Fascism in both cases came to power through bourgeois parliamentary democracy, in which big capital bankrolled the candidates who would do its bidding while also creating a populist spectacle—a false revolution—that marshaled or suggested mass appeal. Its conquest of power took place within this legal and constitutional framework, which secured its apparent legitimacy o­n the home front, as well as within the international community of bourgeois democracies. Leon Trotsky understood this perfectly and diagnosed what was going o­n at the time with remarkable insight:

The results are at hand: bourgeois democracy transforms itself legally, pacifically, into a fascist dictatorship. The secret is simple enough: bourgeois democracy and fascist dictatorship are the instruments of o­ne and the same class, the exploiters. It is absolutely impossible to prevent the replacement of o­ne instrument by the other by appealing to the Constitution, the Supreme Court at Leipzig, new elections, etc. What is necessary is to mobilize the revolutionary forces of the proletariat. Constitutional fetishism brings the best aid to fascism.

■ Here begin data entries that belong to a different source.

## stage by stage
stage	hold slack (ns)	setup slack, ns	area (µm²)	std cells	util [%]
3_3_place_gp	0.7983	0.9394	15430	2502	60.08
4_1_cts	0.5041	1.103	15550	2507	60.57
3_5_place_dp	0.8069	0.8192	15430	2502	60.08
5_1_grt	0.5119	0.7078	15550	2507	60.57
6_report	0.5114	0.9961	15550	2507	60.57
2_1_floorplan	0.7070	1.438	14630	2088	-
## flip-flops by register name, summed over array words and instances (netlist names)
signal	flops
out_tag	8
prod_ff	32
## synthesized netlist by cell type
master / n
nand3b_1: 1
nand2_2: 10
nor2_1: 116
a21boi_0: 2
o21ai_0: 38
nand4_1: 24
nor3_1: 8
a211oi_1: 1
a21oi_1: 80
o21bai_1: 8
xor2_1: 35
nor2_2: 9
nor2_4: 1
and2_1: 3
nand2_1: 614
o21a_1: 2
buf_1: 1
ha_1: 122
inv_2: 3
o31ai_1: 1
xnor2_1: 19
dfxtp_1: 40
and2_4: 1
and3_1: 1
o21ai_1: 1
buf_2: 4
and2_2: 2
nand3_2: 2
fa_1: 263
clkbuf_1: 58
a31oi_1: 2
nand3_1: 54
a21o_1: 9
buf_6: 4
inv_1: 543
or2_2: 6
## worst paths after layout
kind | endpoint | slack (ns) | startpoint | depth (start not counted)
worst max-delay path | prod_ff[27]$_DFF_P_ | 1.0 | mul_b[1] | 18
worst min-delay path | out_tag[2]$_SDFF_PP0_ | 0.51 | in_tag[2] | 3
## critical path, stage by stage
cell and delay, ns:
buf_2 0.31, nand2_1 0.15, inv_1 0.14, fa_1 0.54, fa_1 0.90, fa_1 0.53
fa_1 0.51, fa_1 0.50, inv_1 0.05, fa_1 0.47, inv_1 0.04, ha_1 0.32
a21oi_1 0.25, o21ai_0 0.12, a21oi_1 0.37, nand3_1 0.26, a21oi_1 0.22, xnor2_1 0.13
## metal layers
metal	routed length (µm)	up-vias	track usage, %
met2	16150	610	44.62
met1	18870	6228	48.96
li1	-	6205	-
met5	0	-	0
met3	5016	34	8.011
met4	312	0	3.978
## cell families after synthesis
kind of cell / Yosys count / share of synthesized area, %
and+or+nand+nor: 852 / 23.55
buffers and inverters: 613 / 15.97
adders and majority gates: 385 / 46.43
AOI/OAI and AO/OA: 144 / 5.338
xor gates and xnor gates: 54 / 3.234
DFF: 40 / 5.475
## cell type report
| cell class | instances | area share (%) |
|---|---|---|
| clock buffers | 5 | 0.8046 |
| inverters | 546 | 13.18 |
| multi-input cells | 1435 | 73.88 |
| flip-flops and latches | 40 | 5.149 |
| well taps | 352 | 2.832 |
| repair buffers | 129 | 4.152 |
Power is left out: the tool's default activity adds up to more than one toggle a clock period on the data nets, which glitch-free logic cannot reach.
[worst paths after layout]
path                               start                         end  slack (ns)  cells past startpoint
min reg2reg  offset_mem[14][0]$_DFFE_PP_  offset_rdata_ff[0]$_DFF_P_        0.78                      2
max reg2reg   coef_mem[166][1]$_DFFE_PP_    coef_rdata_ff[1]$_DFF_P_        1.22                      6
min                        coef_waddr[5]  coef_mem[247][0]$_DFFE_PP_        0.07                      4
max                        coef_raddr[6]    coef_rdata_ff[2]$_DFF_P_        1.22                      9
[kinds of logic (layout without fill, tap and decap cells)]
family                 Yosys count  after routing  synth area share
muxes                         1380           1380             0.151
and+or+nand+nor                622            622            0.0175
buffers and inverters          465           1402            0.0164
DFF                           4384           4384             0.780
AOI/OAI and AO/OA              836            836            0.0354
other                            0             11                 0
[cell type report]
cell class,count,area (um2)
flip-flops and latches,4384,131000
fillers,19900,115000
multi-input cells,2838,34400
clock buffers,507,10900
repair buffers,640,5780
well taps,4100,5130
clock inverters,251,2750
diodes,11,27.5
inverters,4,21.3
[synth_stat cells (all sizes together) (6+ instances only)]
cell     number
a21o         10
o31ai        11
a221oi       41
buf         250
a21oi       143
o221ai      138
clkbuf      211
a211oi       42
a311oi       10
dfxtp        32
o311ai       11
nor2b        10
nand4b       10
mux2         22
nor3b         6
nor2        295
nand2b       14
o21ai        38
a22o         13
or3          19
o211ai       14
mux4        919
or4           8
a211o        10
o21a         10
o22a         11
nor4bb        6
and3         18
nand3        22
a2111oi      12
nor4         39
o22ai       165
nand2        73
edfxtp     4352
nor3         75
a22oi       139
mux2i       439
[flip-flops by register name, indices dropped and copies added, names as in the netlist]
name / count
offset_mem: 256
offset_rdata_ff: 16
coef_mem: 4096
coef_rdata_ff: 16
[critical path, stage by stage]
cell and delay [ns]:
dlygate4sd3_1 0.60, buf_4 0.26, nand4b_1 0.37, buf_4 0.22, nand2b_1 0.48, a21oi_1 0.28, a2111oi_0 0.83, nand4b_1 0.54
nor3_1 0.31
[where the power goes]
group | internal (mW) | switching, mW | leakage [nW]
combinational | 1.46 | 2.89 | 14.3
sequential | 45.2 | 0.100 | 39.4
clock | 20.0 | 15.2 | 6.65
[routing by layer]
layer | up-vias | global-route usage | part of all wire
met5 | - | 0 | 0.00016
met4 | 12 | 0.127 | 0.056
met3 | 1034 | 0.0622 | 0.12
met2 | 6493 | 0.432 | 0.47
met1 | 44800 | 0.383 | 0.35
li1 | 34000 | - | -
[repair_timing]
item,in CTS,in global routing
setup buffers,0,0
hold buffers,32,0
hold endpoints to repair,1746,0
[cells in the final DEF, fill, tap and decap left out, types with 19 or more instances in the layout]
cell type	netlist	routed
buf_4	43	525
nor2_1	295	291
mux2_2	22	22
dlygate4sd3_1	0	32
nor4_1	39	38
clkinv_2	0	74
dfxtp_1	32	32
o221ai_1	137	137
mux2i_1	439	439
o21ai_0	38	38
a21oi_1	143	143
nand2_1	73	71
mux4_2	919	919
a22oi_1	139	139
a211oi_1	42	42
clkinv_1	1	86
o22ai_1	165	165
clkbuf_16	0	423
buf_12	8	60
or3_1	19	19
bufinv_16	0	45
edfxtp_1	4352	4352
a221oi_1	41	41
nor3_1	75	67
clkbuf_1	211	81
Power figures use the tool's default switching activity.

Once its power was secure, however, fascism revealed its authoritarian face, transforming itself into what Trotsky referred to as a military-bureaucratic dictatorship of the Bonapartist type. It unflinchingly set about—at a rather different pace in Italy than in Germany—completing the task it had been hired to accomplish by crushing organized labor, eradicating opposition parties, destroying independent publications, putting a halt to elections, scapegoating and eliminating racialized underclasses, privatizing public assets, launching projects of colonial expansion and investing heavily in a war economy beneficial to its industrial supporters. In establishing the direct dictatorship of big capital, it even destroyed some of the more plebeian and populist elements in its own ranks, while crushing many confused liberals under the juggernaut of repressive class warfare.

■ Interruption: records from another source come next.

===== src/rtl/core/evd_pkg.sv =====
`timescale 1ns / 1ps
`default_nettype none

package evd_pkg;

  localparam int ByteW  = 8;
  localparam int ValueW = 56;
  localparam int LenW   = 4;
  localparam int RemW   = 3;

  typedef enum logic [1:0] {
    STATUS_OK          = 2'd0,
    STATUS_READ_FAIL   = 2'd1,
    STATUS_ID_TOO_LONG = 2'd2
  } evd_status_t;

  typedef enum logic {
    KIND_ID   = 1'b0,
    KIND_SIZE = 1'b1
  } evd_kind_t;

  typedef struct packed {
    logic [ByteW-1:0] data_byte;
    logic             action;
    logic             read_failed;
  } evd_in_t;

  typedef struct packed {
    logic [ValueW-1:0] decoded_value;
    logic              value_kind;
    logic [LenW-1:0]   coded_length;
    logic [1:0]        status;
  } evd_out_t;

  // Handshake between the input register and the decode stage.
  typedef struct packed {
    logic    valid;
    evd_in_t item;
  } evd_stage_t;

  // Leading zero count plus one; an all-zero byte counts as length 8.
  function automatic logic [LenW-1:0] vint_len(logic [ByteW-1:0] b);
    logic [LenW-1:0] n;
    n = LenW'(ByteW);
    for (int i = 0; i < ByteW; i++) begin
      if (b[i]) begin
        n = LenW'(ByteW - i);
      end
    end
    return n;
  endfunction

endpackage

`default_nettype wire


===== src/rtl/core/ebml_vint_stream_decoder_top.sv =====
// EBML variable-length integer decoder, one stream byte per transaction.
// Input channel in_valid/in_ready/in_data carries a byte, the action
// (0 element ID, 1 element size, sampled on an element's first byte) and
// a read failure flag. Output channel out_valid/out_ready/out_data carries
// one result per element: the value (ID with marker bits, size without),
// its kind, coded length and status (ok, read failure, ID too long).
// Bytes that are not the last of an element produce no transaction.
// A byte sits in the input register, then the decode logic loads the
// result register, which raises out_valid. Throughput: one byte per
// clock while the receiver does not stall, set by the single decode
// stage; bytes of an element are shifted into the value register one
// per cycle.
// Reset (rst_n low, synchronous) empties both registers and returns the
// decoder to waiting for an element's first byte.
// When the receiver stalls, the held result stays on out_data, at most
// one more byte is taken into the input register, and then in_ready drops
// until the result is taken.
`timescale 1ns / 1ps
`default_nettype none

module ebml_vint_stream_decoder_top
  import evd_pkg::*;
#(
  parameter int MAX_ID_BYTES = 4
) (
  input  wire logic    clk,
  input  wire logic    rst_n,
  input  wire logic    in_valid,
  output logic         in_ready,
  input  wire evd_in_t in_data,
  output logic         out_valid,
  input  wire logic    out_ready,
  output evd_out_t     out_data
);

  evd_stage_t stage;
  logic       take;

  evd_in_stage u_in_stage (
    .clk      (clk),
    .rst_n    (rst_n),
    .in_valid (in_valid),
    .in_ready (in_ready),
    .in_data  (in_data),
    .stage    (stage),
    .take     (take)
  );

  evd_decode #(
    .MAX_ID_BYTES (MAX_ID_BYTES)
  ) u_decode (
    .clk       (clk),
    .rst_n     (rst_n),
    .stage     (stage),
    .take      (take),
    .out_valid (out_valid),
    .out_ready (out_ready),
    .out_data  (out_data)
  );

endmodule

`default_nettype wire


===== src/rtl/core/evd_in_stage.sv =====
`timescale 1ns / 1ps
`default_nettype none

module evd_in_stage
  import evd_pkg::*;
(
  input  wire logic       clk,
  input  wire logic       rst_n,
  input  wire logic       in_valid,
  output logic            in_ready,
  input  wire evd_in_t    in_data,
  output evd_stage_t      stage,
  input  wire logic       take
);

  logic    valid_r, valid_nxt;
  evd_in_t item_r;

  assign in_ready = !valid_r || take;

  always_comb begin
    valid_nxt = valid_r;
    if (in_valid && in_ready) begin
      valid_nxt = 1'b1;
    end else if (take) begin
      valid_nxt = 1'b0;
    end
  end

  always_ff @(posedge clk) begin
    if (!rst_n) begin
      valid_r <= 1'b0;
    end else begin
      valid_r <= valid_nxt;
    end
  end

  always_ff @(posedge clk) begin
    if (in_valid && in_ready) begin
      item_r <= in_data;
    end
  end

  assign stage.valid = valid_r;
  assign stage.item  = item_r;

endmodule

`default_nettype wire


===== src/rtl/core/evd_decode.sv =====
`timescale 1ns / 1ps
`default_nettype none

module evd_decode
  import evd_pkg::*;
#(
  parameter int MAX_ID_BYTES = 4
) (
  input  wire logic       clk,
  input  wire logic       rst_n,
  input  wire evd_stage_t stage,
  output logic            take,
  output logic            out_valid,
  input  wire logic       out_ready,
  output evd_out_t        out_data
);

  localparam logic [LenW-1:0] MaxIdLen = LenW'(MAX_ID_BYTES);

  logic [RemW-1:0]   rem_r, rem_nxt;
  logic [ValueW-1:0] acc_r, acc_nxt;
  logic              kind_r, kind_nxt;
  logic [LenW-1:0]   len_r, len_nxt;
  logic              out_valid_r, out_valid_nxt;
  evd_out_t          out_r;

  logic              emit;
  evd_out_t          res;
  logic [LenW-1:0]   first_len, first_len_m1;
  logic [ByteW-1:0]  first_mask, first_val;
  logic [ValueW-1:0] shifted;
  logic [ByteW-1:0]  b;

  // Consume when the result register is free or being drained this cycle.
  assign take = stage.valid && (!out_valid_r || out_ready);
  assign b    = stage.item.data_byte;

  always_comb begin
    first_len    = vint_len(b);
    first_len_m1 = first_len - LenW'(1);
    first_mask   = ByteW'(8'hFF >> first_len);
    first_val    = stage.item.action ? (b & first_mask) : b;
    shifted      = {acc_r[ValueW-ByteW-1:0], b};
  end

  always_comb begin
    rem_nxt  = rem_r;
    acc_nxt  = acc_r;
    kind_nxt = kind_r;
    len_nxt  = len_r;
    emit     = 1'b0;
    res      = '0;
    if (take) begin
      if (rem_r == '0) begin
        if (stage.item.read_failed) begin
          emit           = 1'b1;
          res.value_kind = stage.item.action;
          res.status     = STATUS_READ_FAIL;
        end else if (stage.item.action == KIND_ID && first_len > MaxIdLen) begin
          emit             = 1'b1;
          res.value_kind   = KIND_ID;
          res.coded_length = first_len;
          res.status       = STATUS_ID_TOO_LONG;
        end else if (first_len == LenW'(1)) begin
          emit              = 1'b1;
          res.decoded_value = ValueW'(first_val);
          res.value_kind    = stage.item.action;
          res.coded_length  = first_len;
          res.status        = STATUS_OK;
        end else begin
          rem_nxt  = first_len_m1[RemW-1:0];
          acc_nxt  = ValueW'(first_val);
          kind_nxt = stage.item.action;
          len_nxt  = first_len;
        end
      end else begin
        if (stage.item.read_failed) begin
          emit             = 1'b1;
          res.value_kind   = kind_r;
          res.coded_length = len_r;
          res.status       = STATUS_READ_FAIL;
          rem_nxt          = '0;
        end else begin
          acc_nxt = shifted;
          rem_nxt = rem_r - RemW'(1);
          if (rem_r == RemW'(1)) begin
            emit              = 1'b1;
            res.decoded_value = shifted;
            res.value_kind    = kind_r;
            res.coded_length  = len_r;
            res.status        = STATUS_OK;
          end
        end
      end
    end
  end

  always_comb begin
    out_valid_nxt = out_valid_r;
    if (emit) begin
      out_valid_nxt = 1'b1;
    end else if (out_ready) begin
      out_valid_nxt = 1'b0;
    end
  end

  always_ff @(posedge clk) begin
    if (!rst_n) begin
      rem_r       <= '0;
      out_valid_r <= 1'b0;
    end else begin
      rem_r       <= rem_nxt;
      out_valid_r <= out_valid_nxt;
    end
  end

  always_ff @(posedge clk) begin
    acc_r  <= acc_nxt;
    kind_r <= kind_nxt;
    len_r  <= len_nxt;
    if (emit) begin
      out_r <= res;
    end
  end

  assign out_valid = out_valid_r;
  assign out_data  = out_r;

  // Never overwrite a result the receiver has not taken.
  a_no_overwrite: assert property (@(posedge clk) disable iff (!rst_n)
    out_valid_r && !out_ready |-> !emit)
    else $error("result overwritten while stalled");

  a_count_down: assert property (@(posedge clk) disable iff (!rst_n)
    take && rem_r > RemW'(1) && !stage.item.read_failed
      |=> rem_r == $past(rem_r) - RemW'(1))
    else $error("byte counter skipped");

  a_last_byte: assert property (@(posedge clk) disable iff (!rst_n)
    take && rem_r == RemW'(1) && !stage.item.read_failed
      |=> out_valid_r && out_r.status == STATUS_OK && rem_r == '0)
    else $error("last byte gave no result");

  a_too_long: assert property (@(posedge clk) disable iff (!rst_n)
    out_valid_r && out_r.status == STATUS_ID_TOO_LONG
      |-> out_r.value_kind == KIND_ID && out_r.coded_length > MaxIdLen
          && out_r.decoded_value == '0)
    else $error("bad ID length error result");

  a_ok_len: assert property (@(posedge clk) disable iff (!rst_n)
    out_valid_r && out_r.status == STATUS_OK
      |-> out_r.coded_length >= LenW'(1) && out_r.coded_length <= LenW'(ByteW))
    else $error("ok result with bad length");

endmodule

`default_nettype wire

It was not o­nly within Italy and Germany that bourgeois democracy allowed for the rise of fascism. This was also true internationally. Capitalist states refused to form an antifascist coalition with the U.S.S.R., a country that fourteen of them had invaded and occupied from 1918 to 1920 in a failed attempt to destroy the world’s first workers’ republic. During the Spanish Civil War, which historians like Eric Hobsbawm have characterized as a miniature version of the great mid-century war between fascism and communism, Western liberal democracies did not officially support the left-leaning government that had been elected. Instead, they stood idly by while the Axis powers provided massive support to General Francisco Franco as he oversaw a military coup d’état. It is highly revealing that Franco, a self-declared fascist who is often sidelined in discussions of European fascism, understood with remarkable clarity why the epiphenomenal characteristics of fascism would differ considerably based o­n the precise conjuncture: “Fascism, since that is the word that is used, fascism presents, wherever it manifests itself, characteristics which are varied to the extent that countries and national temperaments vary.” It was the U.S.S.R. that came to the aid of the Republicans battling fascism in Spain, sending both soldiers and materials. Franco would later return the favor, so to speak, by deploying a volunteer military force to fight godless communism alongside the Nazis. Franco would also, of course, become o­ne of the great postwar allies of the United States in its fight against the Red Menace.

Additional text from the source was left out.